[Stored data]
☆ ☆ ☆ ☆ ☆ ☆ ☆
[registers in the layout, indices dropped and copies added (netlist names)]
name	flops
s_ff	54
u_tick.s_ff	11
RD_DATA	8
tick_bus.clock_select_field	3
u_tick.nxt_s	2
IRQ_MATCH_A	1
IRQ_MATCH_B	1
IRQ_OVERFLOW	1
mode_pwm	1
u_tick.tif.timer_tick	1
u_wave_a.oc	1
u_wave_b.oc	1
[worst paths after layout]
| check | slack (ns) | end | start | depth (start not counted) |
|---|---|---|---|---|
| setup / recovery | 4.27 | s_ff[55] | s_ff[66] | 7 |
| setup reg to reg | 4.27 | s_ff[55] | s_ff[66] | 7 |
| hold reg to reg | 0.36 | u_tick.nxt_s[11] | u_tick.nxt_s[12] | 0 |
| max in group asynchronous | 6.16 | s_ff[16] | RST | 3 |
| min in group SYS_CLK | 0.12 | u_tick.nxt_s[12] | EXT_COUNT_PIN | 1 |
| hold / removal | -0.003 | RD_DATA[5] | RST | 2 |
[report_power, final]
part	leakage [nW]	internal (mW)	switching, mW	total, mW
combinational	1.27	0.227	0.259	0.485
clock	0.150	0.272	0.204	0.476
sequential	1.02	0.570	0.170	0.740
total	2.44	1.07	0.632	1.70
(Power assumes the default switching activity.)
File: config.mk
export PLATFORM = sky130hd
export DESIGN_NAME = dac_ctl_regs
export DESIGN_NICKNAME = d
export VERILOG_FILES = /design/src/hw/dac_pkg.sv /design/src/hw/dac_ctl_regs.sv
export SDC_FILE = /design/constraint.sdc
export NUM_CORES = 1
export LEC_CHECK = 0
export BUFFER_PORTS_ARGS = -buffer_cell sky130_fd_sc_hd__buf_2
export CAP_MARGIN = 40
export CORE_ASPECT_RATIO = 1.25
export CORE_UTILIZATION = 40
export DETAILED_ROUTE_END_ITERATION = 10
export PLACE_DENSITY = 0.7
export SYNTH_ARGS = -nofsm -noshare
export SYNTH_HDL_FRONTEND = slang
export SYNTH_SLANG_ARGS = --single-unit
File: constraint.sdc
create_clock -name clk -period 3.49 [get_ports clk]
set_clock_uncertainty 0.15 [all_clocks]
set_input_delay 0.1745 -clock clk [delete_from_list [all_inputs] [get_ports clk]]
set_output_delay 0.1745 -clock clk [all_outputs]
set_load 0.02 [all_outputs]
☆ ☆ ☆ ☆ ☆ ☆ ☆
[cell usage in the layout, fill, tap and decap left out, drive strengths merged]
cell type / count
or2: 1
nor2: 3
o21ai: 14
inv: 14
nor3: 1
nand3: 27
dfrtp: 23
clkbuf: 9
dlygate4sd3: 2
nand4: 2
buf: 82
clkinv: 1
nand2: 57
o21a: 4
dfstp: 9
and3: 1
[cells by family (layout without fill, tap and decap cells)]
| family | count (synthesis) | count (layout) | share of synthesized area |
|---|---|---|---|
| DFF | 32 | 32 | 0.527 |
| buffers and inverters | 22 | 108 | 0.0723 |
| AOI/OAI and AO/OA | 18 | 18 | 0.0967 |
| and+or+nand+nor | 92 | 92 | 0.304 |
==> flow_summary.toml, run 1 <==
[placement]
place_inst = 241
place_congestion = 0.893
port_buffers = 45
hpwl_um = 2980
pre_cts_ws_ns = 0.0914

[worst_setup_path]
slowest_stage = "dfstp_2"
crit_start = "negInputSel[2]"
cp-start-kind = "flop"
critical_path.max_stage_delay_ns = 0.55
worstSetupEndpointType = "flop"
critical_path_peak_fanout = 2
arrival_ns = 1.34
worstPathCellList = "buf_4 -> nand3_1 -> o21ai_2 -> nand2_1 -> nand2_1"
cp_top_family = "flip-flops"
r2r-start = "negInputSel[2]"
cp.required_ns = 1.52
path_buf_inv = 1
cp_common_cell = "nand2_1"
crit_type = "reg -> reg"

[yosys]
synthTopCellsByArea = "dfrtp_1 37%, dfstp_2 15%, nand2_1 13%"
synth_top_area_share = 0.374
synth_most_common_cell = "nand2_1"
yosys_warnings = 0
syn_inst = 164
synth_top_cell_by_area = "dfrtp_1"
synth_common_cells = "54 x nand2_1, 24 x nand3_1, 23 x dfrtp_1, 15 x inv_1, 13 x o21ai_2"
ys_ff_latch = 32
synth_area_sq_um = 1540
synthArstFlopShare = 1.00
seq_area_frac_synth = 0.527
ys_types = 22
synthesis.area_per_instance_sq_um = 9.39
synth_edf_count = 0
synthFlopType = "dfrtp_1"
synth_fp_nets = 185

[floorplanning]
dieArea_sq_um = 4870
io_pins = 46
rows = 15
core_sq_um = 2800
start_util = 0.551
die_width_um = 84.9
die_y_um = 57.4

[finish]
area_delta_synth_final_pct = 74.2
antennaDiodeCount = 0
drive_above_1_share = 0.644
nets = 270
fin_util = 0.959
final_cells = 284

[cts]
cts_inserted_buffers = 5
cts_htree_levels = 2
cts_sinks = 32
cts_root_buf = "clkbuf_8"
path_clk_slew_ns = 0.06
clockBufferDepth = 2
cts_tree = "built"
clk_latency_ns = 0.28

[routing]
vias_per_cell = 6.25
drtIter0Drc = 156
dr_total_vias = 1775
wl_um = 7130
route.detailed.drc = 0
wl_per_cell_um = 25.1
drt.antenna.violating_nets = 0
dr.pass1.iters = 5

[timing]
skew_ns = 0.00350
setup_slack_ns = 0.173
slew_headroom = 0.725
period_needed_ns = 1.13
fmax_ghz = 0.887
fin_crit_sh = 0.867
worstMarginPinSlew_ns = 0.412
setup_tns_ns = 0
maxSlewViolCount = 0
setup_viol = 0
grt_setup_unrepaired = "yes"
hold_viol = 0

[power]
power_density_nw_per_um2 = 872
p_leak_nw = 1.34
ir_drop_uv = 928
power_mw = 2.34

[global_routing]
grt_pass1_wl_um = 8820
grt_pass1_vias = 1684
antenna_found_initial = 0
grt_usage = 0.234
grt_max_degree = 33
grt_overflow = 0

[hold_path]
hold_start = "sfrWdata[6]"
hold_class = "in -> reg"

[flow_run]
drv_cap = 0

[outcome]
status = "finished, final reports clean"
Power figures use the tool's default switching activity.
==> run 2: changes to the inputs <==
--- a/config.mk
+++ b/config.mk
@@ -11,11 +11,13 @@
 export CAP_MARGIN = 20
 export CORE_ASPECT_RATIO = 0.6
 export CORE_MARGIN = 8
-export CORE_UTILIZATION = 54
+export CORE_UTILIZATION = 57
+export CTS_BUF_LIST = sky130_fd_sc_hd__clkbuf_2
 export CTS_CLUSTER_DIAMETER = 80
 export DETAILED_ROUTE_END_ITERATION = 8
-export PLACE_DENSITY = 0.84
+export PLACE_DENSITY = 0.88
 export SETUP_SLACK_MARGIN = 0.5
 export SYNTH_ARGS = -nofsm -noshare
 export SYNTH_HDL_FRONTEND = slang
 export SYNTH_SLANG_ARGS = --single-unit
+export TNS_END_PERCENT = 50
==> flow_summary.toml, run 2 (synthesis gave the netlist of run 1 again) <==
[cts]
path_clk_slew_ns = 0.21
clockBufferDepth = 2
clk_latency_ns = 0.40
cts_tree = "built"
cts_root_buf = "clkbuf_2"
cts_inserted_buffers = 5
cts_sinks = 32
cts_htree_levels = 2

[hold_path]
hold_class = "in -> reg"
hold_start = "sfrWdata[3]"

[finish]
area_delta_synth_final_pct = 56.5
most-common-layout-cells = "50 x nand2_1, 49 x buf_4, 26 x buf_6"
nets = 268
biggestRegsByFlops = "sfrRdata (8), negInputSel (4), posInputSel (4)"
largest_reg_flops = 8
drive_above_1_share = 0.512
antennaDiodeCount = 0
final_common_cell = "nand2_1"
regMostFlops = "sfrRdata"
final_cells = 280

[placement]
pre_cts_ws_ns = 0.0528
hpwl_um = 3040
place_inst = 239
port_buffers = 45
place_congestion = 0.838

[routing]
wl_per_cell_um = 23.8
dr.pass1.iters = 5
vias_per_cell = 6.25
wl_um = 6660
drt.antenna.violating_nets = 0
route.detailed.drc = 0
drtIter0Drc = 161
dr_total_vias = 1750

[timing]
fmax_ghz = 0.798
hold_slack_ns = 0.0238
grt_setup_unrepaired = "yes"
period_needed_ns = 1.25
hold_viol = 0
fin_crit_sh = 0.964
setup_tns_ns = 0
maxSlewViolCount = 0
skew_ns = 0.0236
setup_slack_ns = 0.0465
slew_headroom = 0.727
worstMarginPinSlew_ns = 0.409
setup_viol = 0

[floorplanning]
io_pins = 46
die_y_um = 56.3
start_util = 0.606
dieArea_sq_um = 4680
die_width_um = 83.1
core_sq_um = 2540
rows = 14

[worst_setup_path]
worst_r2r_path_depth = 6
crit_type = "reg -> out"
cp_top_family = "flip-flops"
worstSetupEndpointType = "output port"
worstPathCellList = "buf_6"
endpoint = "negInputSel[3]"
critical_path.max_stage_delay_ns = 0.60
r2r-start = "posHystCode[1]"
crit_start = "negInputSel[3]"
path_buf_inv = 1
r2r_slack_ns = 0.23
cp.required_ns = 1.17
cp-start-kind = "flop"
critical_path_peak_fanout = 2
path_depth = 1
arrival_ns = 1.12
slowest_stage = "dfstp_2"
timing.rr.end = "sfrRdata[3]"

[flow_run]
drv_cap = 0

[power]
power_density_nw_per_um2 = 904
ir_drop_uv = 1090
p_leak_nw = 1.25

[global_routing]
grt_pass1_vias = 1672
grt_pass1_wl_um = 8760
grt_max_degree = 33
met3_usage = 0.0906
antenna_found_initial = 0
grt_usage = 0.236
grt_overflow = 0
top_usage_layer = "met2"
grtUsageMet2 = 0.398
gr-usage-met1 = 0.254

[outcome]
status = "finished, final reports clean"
☆ ☆ ☆ ☆ ☆ ☆ ☆
** ACTIVITY **
Repeat the entries above verbatim, but only from the line that has "not counted) |" down to the line that has "EXT_COUNT_PIN | 1 |", inclusive.

** SOLUTION TO THIS TASK **
| check | slack (ns) | end | start | depth (start not counted) |
|---|---|---|---|---|
| setup / recovery | 4.27 | s_ff[55] | s_ff[66] | 7 |
| setup reg to reg | 4.27 | s_ff[55] | s_ff[66] | 7 |
| hold reg to reg | 0.36 | u_tick.nxt_s[11] | u_tick.nxt_s[12] | 0 |
| max in group asynchronous | 6.16 | s_ff[16] | RST | 3 |
| min in group SYS_CLK | 0.12 | u_tick.nxt_s[12] | EXT_COUNT_PIN | 1 |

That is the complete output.